Engine lock-in: the lakehouse anti-pattern

Consider this scenario: Multi-terabyte Databricks lakehouse. Dozens of dashboards. High consumption costs. The team wants to evaluate alternative query engines for their BI workloads. Maybe a specialized OLAP engine. Anything to bring costs down.

Digging into the reports shows: Native queries everywhere. Custom calculations and business logic written directly in the SQL dialect of the current engine, hard-coded into the BI layer.

Every one of those queries is written in the dialect of a single engine. And that’s the trap. The moment you embed engine-specific SQL in your front-end layer, you’ve welded your BI tool to that engine. Want to route queries to a faster, cheaper alternative? You can’t. Not without rewriting every report.

These teams adopted a lakehouse for flexibility. Instead, they locked themselves to a single engine through their front-end layer.

I call it the “Native Query Anti-Pattern.”

The lakehouse promise#

Data lakehouses give you the choice of query engines

Data lakehouses deliver many advantages, but one stands above the rest: an open data architecture that lets multiple query engines operate directly on the same shared data layer.

This openness brings flexibility and competition. You choose different engines for different jobs. One handles transformations, moving data from bronze to silver to gold. Another powers your consumption layer. You’re not locked in.

On Databricks, you might use Spark for transformation pipelines. Spark excels at heavy-duty data processing at scale. But Spark is not ideal for read-only analytical workloads: dozens or hundreds of concurrent users hitting dashboards simultaneously.

Why? Spark is a multi-purpose engine. It uses a hybrid execution model (data-centric code generation, optional vectorization, and Volcano-mode fallback) to handle everything from OLAP queries to semi-structured data processing. This flexibility comes at a cost. For analytical queries, engines built specifically for OLAP, like Databricks Photon, Exasol’s Lakehouse Turbo, Snowflake, or Trino, consistently outperform vanilla Spark.

Analytical queries in the consumption layer drive most of the cost in a lakehouse deployment. This is where engine choice matters most. Under consumption-based pricing, the math is simple:

Slower queries = longer runtime = higher costs.

The Native Query Anti-Pattern#

Here’s where teams give away their freedom.
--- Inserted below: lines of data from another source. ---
$ cat src/rtl/spi_fifo_master.sv
module spi_fifo_master #(
  parameter int FIFO_BYTES = 16,
  parameter int DIV_W      = 9
) (
  input  logic        clk,
  input  logic        rst_n,
  input  logic        bus_sel,
  input  logic        bus_we,
  input  logic [6:2]  bus_addr,
  input  logic [31:0] bus_wdata,
  output logic [31:0] bus_rdata,
  output logic        sck,
  output logic        mosi,
  input  logic        miso,
  output logic        ss_n
);

  localparam int PW = $clog2(FIFO_BYTES);
  localparam int LW = PW + 1;
  localparam logic [31:0] CTRL_MASK = 32'h1001_8F60;

  logic [31:0]      ctrl;
  logic [DIV_W-1:0] baud;
  logic             ovf;

  logic [31:0] tx_mem [FIFO_BYTES];
  logic [31:0] rx_mem [FIFO_BYTES];
  logic [PW-1:0] tx_wp, tx_rp, rx_wp, rx_rp;
  logic [LW-1:0] tx_lvl, rx_lvl, cap;

  logic             busy, half, samp;
  logic [DIV_W-1:0] cnt;
  logic [4:0]       bitn, wm1;
  logic [1:0]       wl;
  logic [31:0]      txsh, rxsh, wmask, rx_word, status_w;

  logic [2:0] grp;
  logic [1:0] op;
  logic wr, rd, on, run, tick, last, bit_in;
  logic push_tx, pop_rx, push_rx, ovf_set, start;

  assign grp = bus_addr[6:4];
  assign op  = bus_addr[3:2];
  assign wr  = bus_sel & bus_we;
  assign rd  = bus_sel & ~bus_we;
  assign on  = ctrl[15];
  assign run = on & ctrl[5];

  assign wl    = (ctrl[11:10] == 2'd0) ? 2'd0 : (ctrl[11:10] == 2'd1) ? 2'd1 : 2'd2;
  assign wm1   = {wl == 2'd2, wl != 2'd0, 3'b111};
  assign wmask = 32'hFFFF_FFFF >> (5'd31 - wm1);
  assign cap   = ctrl[16] ? LW'(FIFO_BYTES >> wl) : LW'(1);

  assign tick    = busy & (cnt == baud);
  assign last    = tick & half & (bitn == wm1);
  assign bit_in  = ctrl[9] ? miso : samp;
  assign rx_word = {rxsh[30:0], bit_in} & wmask;

  assign push_tx = wr & (grp == 3'd2) & (op == 2'd0) & on & (tx_lvl < cap);
  assign pop_rx  = rd & (grp == 3'd2) & (op == 2'd0) & (rx_lvl != '0);
  assign push_rx = last & (rx_lvl < cap);
  assign ovf_set = last & ~(rx_lvl < cap);
  assign start   = run & ~busy & (tx_lvl != '0);

  function automatic logic [31:0] upd(input logic [31:0] o, input logic [31:0] w,
                                      input logic [1:0] k);
    case (k)
      2'd0:    return w;
      2'd1:    return o & ~w;
      2'd2:    return o | w;
      default: return o ^ w;
    endcase
  endfunction

  always_ff @(posedge clk) begin
    if (!rst_n) begin
      ctrl <= '0;
      baud <= '0;
      ovf  <= 1'b0;
    end else begin
      if (wr && grp == 3'd0) ctrl <= upd(ctrl, bus_wdata, op) & CTRL_MASK;
      if (wr && grp == 3'd3) baud <= DIV_W'(upd(32'(baud), bus_wdata, op));
      if (ovf_set) ovf <= 1'b1;
      else if (wr && grp == 3'd1 && op == 2'd1 && bus_wdata[6]) ovf <= 1'b0;
    end
  end

  always_ff @(posedge clk) begin
    if (!rst_n || !on) begin
      tx_wp <= '0; tx_rp <= '0; tx_lvl <= '0;
      rx_wp <= '0; rx_rp <= '0; rx_lvl <= '0;
    end else begin
      if (push_tx) tx_wp <= tx_wp + 1'b1;
      if (last)    tx_rp <= tx_rp + 1'b1;
      tx_lvl <= tx_lvl + LW'(push_tx) - LW'(last);
      if (push_rx) rx_wp <= rx_wp + 1'b1;
      if (pop_rx)  rx_rp <= rx_rp + 1'b1;
      rx_lvl <= rx_lvl + LW'(push_rx) - LW'(pop_rx);
    end
  end

  always_ff @(posedge clk) begin
    if (push_tx) tx_mem[tx_wp] <= bus_wdata;
    if (push_rx) rx_mem[rx_wp] <= rx_word;
  end

  always_ff @(posedge clk) begin
    if (!rst_n) begin
      busy <= 1'b0; half <= 1'b0; samp <= 1'b0;
      cnt  <= '0;   bitn <= '0;
      txsh <= '0;   rxsh <= '0;
    end else if (!run) begin
      busy <= 1'b0;
    end else if (start) begin
      busy <= 1'b1;
      half <= 1'b0;
      cnt  <= '0;
      bitn <= '0;
      txsh <= tx_mem[tx_rp];
    end else if (busy) begin
      if (tick) begin
        cnt <= '0;
        if (!half) begin
          half <= 1'b1;
          samp <= miso;
        end else begin
          half <= 1'b0;
          rxsh <= {rxsh[30:0], bit_in};
          txsh <= {txsh[30:0], 1'b0};
          bitn <= bitn + 1'b1;
          if (bitn == wm1) busy <= 1'b0;
        end
      end else begin
        cnt <= cnt + 1'b1;
      end
    end
  end

  always_comb begin
    status_w = '0;
    status_w[16 +: LW] = tx_lvl;
    status_w[24 +: LW] = rx_lvl;
    status_w[6] = ovf;
  end

  always_comb begin
    bus_rdata = '0;
    case (grp)
      3'd0: bus_rdata = ctrl;
      3'd1: bus_rdata = status_w;
      3'd2: if (op == 2'd0 && rx_lvl != '0) bus_rdata = rx_mem[rx_rp];
      3'd3: bus_rdata = 32'(baud);
      default: bus_rdata = '0;
    endcase
  end

  assign sck  = ctrl[6] ^ (busy & ~(half ^ ctrl[8]));
  assign mosi = busy & txsh[wm1];
  assign ss_n = ~(ctrl[28] & run & (tx_lvl != '0));

endmodule
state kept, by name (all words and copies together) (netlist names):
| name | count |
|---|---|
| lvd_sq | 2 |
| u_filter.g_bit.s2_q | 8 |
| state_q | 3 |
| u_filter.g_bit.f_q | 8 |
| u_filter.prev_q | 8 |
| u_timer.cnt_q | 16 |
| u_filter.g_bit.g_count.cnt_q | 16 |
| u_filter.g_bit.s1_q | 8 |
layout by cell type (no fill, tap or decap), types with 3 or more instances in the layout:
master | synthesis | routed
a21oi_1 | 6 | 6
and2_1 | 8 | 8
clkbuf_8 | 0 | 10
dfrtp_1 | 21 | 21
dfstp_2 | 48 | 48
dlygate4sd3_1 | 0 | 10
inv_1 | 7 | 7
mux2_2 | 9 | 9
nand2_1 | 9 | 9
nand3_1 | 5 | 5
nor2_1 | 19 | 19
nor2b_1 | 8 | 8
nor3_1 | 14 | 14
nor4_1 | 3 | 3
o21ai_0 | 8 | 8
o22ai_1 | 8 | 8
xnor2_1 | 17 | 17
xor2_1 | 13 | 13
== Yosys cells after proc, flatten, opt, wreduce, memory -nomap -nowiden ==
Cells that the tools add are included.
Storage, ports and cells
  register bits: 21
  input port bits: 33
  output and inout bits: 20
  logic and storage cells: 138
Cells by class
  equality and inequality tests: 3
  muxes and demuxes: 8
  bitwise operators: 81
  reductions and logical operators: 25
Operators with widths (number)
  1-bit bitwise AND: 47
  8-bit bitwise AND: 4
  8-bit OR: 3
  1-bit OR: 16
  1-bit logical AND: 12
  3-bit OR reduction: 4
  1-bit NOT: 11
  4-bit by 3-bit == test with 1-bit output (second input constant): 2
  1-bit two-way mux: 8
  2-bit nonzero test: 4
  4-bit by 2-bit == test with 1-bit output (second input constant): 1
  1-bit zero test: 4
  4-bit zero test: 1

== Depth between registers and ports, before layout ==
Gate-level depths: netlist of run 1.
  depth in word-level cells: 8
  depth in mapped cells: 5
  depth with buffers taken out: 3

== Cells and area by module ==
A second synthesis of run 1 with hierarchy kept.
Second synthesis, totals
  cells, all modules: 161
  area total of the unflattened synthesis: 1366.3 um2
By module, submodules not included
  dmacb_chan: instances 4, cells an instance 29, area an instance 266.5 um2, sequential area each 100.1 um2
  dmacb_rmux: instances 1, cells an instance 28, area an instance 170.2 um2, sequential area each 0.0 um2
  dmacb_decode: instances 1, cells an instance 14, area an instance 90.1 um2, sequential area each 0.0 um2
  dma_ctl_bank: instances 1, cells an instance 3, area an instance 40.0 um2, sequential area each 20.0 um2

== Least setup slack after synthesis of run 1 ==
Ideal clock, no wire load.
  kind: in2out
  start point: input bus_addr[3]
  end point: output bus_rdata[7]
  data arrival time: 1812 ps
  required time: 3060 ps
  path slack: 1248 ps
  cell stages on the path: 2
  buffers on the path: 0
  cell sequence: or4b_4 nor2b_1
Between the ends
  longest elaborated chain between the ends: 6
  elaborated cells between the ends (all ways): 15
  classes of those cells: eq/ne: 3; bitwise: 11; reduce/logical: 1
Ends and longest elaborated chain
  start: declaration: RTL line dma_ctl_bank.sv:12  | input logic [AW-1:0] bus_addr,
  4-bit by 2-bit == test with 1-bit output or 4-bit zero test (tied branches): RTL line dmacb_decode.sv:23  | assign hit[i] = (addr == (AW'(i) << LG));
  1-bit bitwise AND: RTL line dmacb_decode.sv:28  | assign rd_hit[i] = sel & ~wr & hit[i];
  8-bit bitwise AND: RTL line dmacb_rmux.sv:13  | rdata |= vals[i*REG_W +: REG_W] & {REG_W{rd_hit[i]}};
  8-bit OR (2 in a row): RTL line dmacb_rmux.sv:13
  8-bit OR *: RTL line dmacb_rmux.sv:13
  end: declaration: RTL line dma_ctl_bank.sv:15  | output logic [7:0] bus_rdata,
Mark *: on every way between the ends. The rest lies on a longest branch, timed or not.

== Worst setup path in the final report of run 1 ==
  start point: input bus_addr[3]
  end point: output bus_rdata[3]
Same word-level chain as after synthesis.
`src/rtl/tilemap_pkg.sv`:
```
package tilemap_pkg;
   // tiles are square, 8 pixels a side
   localparam int TILE_LG = 3;
   localparam int TILE_PX = 1 << TILE_LG;
   // attribute byte stored next to every tile code
   localparam int ATTR_W  = 8;

   // width of the colour-set field for a given pixel depth
   function automatic int set_width(input int bpp);
      return (bpp == 1) ? 6 : 7;
   endfunction
endpackage

```
`src/rtl/tilemap_scroll_stage.sv`:
```
// Registers the scrolled map position of the current raster pixel.
module tilemap_scroll_stage
   import tilemap_pkg::*;
#(
   parameter int XW      = 9,
   parameter int YW      = 8,
   parameter int ROWS_PX = 224,
   parameter int USE_SY  = 1
) (
   input  logic          clk,
   input  logic          rst_n,
   input  logic [XW-1:0] hcnt,
   input  logic [XW-1:0] scroll_x,
   input  logic [YW-1:0] vcnt,
   input  logic [YW-1:0] scroll_y,
   output logic [XW-1:0] x_q,
   output logic [YW-1:0] y_q
);
   logic [XW-1:0] x_d;
   logic [YW-1:0] y_d;

   // map width is a power of two: truncation is the wrap
   assign x_d = hcnt + scroll_x;

   generate
      if (USE_SY != 0) begin : g_vscroll
         logic [YW:0] y_sum;
         logic [YW:0] y_wrap;
         assign y_sum  = {1'b0, vcnt} + {1'b0, scroll_y};
         assign y_wrap = y_sum - (YW+1)'(ROWS_PX);
         assign y_d    = (y_sum >= (YW+1)'(ROWS_PX)) ? y_wrap[YW-1:0] : y_sum[YW-1:0];
      end else begin : g_hscroll_only
         logic sy_unused;
         assign sy_unused = ^scroll_y;
         assign y_d       = vcnt;
      end
   endgenerate

   always_ff @(posedge clk) begin
      if (!rst_n) begin
         x_q <= '0;
         y_q <= '0;
      end else begin
         x_q <= x_d;
         y_q <= y_d;
      end
   end
endmodule

```
`src/rtl/tilemap_fetch.sv`:
```
// Look-ahead fetch of the next tile: tile RAM, then graphics ROM, then a
// staging buffer that is swapped into the live buffer at the tile boundary.
module tilemap_fetch
   import tilemap_pkg::*;
#(
   parameter  int BPP     = 1,
   parameter  int COL_LG  = 6,
   parameter  int ROW_W   = 5,
   parameter  int CODE_W  = 8,
   parameter  int YW      = 8,
   parameter  int SET_W   = 6,
   localparam int XW      = COL_LG + TILE_LG,
   localparam int TRAM_AW = ROW_W + COL_LG,
   localparam int TRAM_DW = CODE_W + ATTR_W,
   localparam int GROM_AW = CODE_W + TILE_LG,
   localparam int GROM_DW = BPP * TILE_PX
) (
   input  logic               clk,
   input  logic               rst_n,
   input  logic [XW-1:0]      x_q,
   input  logic [YW-1:0]      y_q,
   output logic [TRAM_AW-1:0] tram_addr,
   input  logic [TRAM_DW-1:0] tram_data,
   output logic [GROM_AW-1:0] grom_addr,
   input  logic [GROM_DW-1:0] grom_data,
   output logic [GROM_DW-1:0] cur_bits,
   output logic [SET_W-1:0]   cur_set,
   output logic               cur_clear
);
   // phase 4: tile RAM address used, phase 5: ROM address used,
   // phase 6: ROM data staged, phase 7 -> 0: staged tile goes live
   localparam logic [TILE_LG-1:0] PH_STAGE = TILE_LG'(TILE_PX - 2);
   localparam logic [TILE_LG-1:0] PH_SWAP  = TILE_LG'(TILE_PX - 1);

   logic [TILE_LG-1:0] phase;
   logic [COL_LG-1:0]  col_next;
   logic [ROW_W-1:0]   row;
   logic [CODE_W-1:0]  code;
   logic [ATTR_W-1:0]  attr;
   logic [SET_W-1:0]   tile_set;
   logic               clear_d;
   logic               attr_unused;

   logic [GROM_DW-1:0] nxt_bits;
   logic [SET_W-1:0]   nxt_set;
   logic               nxt_clear;

   assign phase     = x_q[TILE_LG-1:0];
   assign col_next  = x_q[XW-1:TILE_LG] + COL_LG'(1);
   assign row       = y_q[ROW_W+TILE_LG-1:TILE_LG];
   assign tram_addr = {row, col_next};

   assign code        = tram_data[CODE_W-1:0];
   assign attr        = tram_data[TRAM_DW-1:CODE_W];
   assign tile_set    = attr[SET_W-1:0];
   assign attr_unused = ^attr[ATTR_W-1:SET_W];
   assign grom_addr   = {code, y_q[TILE_LG-1:0]};

   generate
      if (BPP == 1) begin : g_transparent
         assign clear_d = (code == '0) && (tile_set == '0);
      end else begin : g_opaque
         assign clear_d = 1'b0;
      end
   endgenerate

   always_ff @(posedge clk) begin
      if (!rst_n) begin
         nxt_bits  <= '0;
         nxt_set   <= '0;
         nxt_clear <= 1'b0;
         cur_bits  <= '0;
         cur_set   <= '0;
         cur_clear <= 1'b0;
      end else begin
         if (phase == PH_STAGE) begin
            nxt_bits  <= grom_data;
            nxt_set   <= tile_set;
            nxt_clear <= clear_d;
         end
         if (phase == PH_SWAP) begin
            cur_bits  <= nxt_bits;
            cur_set   <= nxt_set;
            cur_clear <= nxt_clear;
         end
      end
   end
endmodule

```
`src/rtl/tilemap_pixel_out.sv`:
```
// Picks the pixel of the live tile by phase and registers the output pair.
module tilemap_pixel_out
   import tilemap_pkg::*;
#(
   parameter  int BPP     = 1,
   parameter  int SET_W   = 6,
   localparam int GROM_DW = BPP * TILE_PX
) (
   input  logic               clk,
   input  logic               rst_n,
   input  logic [TILE_LG-1:0] phase,
   input  logic [GROM_DW-1:0] cur_bits,
   input  logic [SET_W-1:0]   cur_set,
   input  logic               cur_clear,
   output logic [SET_W-1:0]   pix_set,
   output logic [BPP-1:0]     pix_val
);
   logic [TILE_LG-1:0] bit_idx;
   logic [BPP-1:0]     val_d;

   // leftmost pixel lives in the MSB of each plane byte
   assign bit_idx = ~phase;

   generate
      for (genvar p = 0; p < BPP; p++) begin : g_plane
         logic [TILE_PX-1:0] plane;
         assign plane    = cur_bits[p*TILE_PX +: TILE_PX];
         assign val_d[p] = plane[bit_idx];
      end
   endgenerate

   always_ff @(posedge clk) begin
      if (!rst_n) begin
         pix_set <= '0;
         pix_val <= '0;
      end else if (cur_clear) begin
         pix_set <= '0;
         pix_val <= '0;
      end else begin
         pix_set <= cur_set;
         pix_val <= val_d;
      end
   end
endmodule

```
`src/rtl/tilemap_layer.sv`:
```
// Scrolling tile layer: scroll stage -> look-ahead fetch -> pixel output.
module tilemap_layer
   import tilemap_pkg::*;
#(
   parameter  int BPP      = 1,
   parameter  int COL_LG   = 6,
   parameter  int MAP_ROWS = 28,
   parameter  int CODE_W   = 8,
   parameter  int YW       = 8,
   localparam int XW       = COL_LG + TILE_LG,
   localparam int ROW_W    = $clog2(MAP_ROWS),
   localparam int ROWS_PX  = MAP_ROWS * TILE_PX,
   localparam int TRAM_AW  = ROW_W + COL_LG,
   localparam int TRAM_DW  = CODE_W + ATTR_W,
   localparam int GROM_AW  = CODE_W + TILE_LG,
   localparam int GROM_DW  = BPP * TILE_PX,
   localparam int SET_W    = set_width(BPP)
) (
   input  logic               clk,
   input  logic               rst_n,
   input  logic [XW-1:0]      hcnt,
   input  logic [YW-1:0]      vcnt,
   input  logic [XW-1:0]      scroll_x,
   input  logic [YW-1:0]      scroll_y,
   output logic [TRAM_AW-1:0] tram_addr,
   input  logic [TRAM_DW-1:0] tram_data,
   output logic [GROM_AW-1:0] grom_addr,
   input  logic [GROM_DW-1:0] grom_data,
   output logic [SET_W-1:0]   pix_set,
   output logic [BPP-1:0]     pix_val
);
   generate
      if (BPP != 1 && BPP != 2) begin : g_bad_bpp
         $error("tilemap_layer: BPP must be 1 or 2");
      end
      if (ROW_W + TILE_LG > YW) begin : g_bad_yw
         $error("tilemap_layer: YW too narrow for MAP_ROWS");
      end
      if (ROWS_PX >= (1 << YW)) begin : g_bad_rows
         $error("tilemap_layer: map height must fit below 2**YW");
      end
   endgenerate

   logic [XW-1:0]      x_q;
   logic [YW-1:0]      y_q;
   logic [GROM_DW-1:0] cur_bits;
   logic [SET_W-1:0]   cur_set;
   logic               cur_clear;

   tilemap_scroll_stage #(
      .XW      (XW),
      .YW      (YW),
      .ROWS_PX (ROWS_PX),
      .USE_SY  ((BPP == 2) ? 1 : 0)
   ) u_scroll (
      .clk      (clk),
      .rst_n    (rst_n),
      .hcnt     (hcnt),
      .scroll_x (scroll_x),
      .vcnt     (vcnt),
      .scroll_y (scroll_y),
      .x_q      (x_q),
      .y_q      (y_q)
   );

   tilemap_fetch #(
      .BPP    (BPP),
      .COL_LG (COL_LG),
      .ROW_W  (ROW_W),
      .CODE_W (CODE_W),
      .YW     (YW),
      .SET_W  (SET_W)
   ) u_fetch (
      .clk       (clk),
      .rst_n     (rst_n),
      .x_q       (x_q),
      .y_q       (y_q),
      .tram_addr (tram_addr),
      .tram_data (tram_data),
      .grom_addr (grom_addr),
      .grom_data (grom_data),
      .cur_bits  (cur_bits),
      .cur_set   (cur_set),
      .cur_clear (cur_clear)
   );

   tilemap_pixel_out #(
      .BPP   (BPP),
      .SET_W (SET_W)
   ) u_pixel (
      .clk       (clk),
      .rst_n     (rst_n),
      .phase     (x_q[TILE_LG-1:0]),
      .cur_bits  (cur_bits),
      .cur_set   (cur_set),
      .cur_clear (cur_clear),
      .pix_set   (pix_set),
      .pix_val   (pix_val)
   );
endmodule

```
When you implement custom calculations or business logic in your BI tool using native queries, you hardcode against a specific engine. These queries use engine-specific SQL dialects, functions, and syntax. They won’t run anywhere else.

The result: you can’t switch query engines without rewriting every native query in your reports. You’ve traded the lakehouse’s core advantage, engine independence, for short-term convenience.

You are locked in to both the front-end tool and the query engine.

The fix: headless BI#

Push business logic and data integration into your lakehouse. Build a clean Silver layer. And build a clean Gold layer or data mart where the data is already modeled for consumption.

When your data mart is clean, native queries become unnecessary. Your BI tool is able to push down analytical queries automatically, adapting to whatever SQL dialect the underlying engine speaks. No custom SQL, no engine-specific syntax.

This unlocks true flexibility:

Switch query engines: Route consumption queries to the fastest, cheapest engine for the job. The BI tool adapts automatically.
Switch BI tools: Your reports aren’t tied to a specific front-end. Move from one front-end tool to another without rewriting queries.
Cost optimization: Freedom to benchmark engines and optimize without migration headaches.

This is headless BI: decouple your data logic from your visualization layer. Keep the BI layer thin. Let the data platform do the heavy lifting.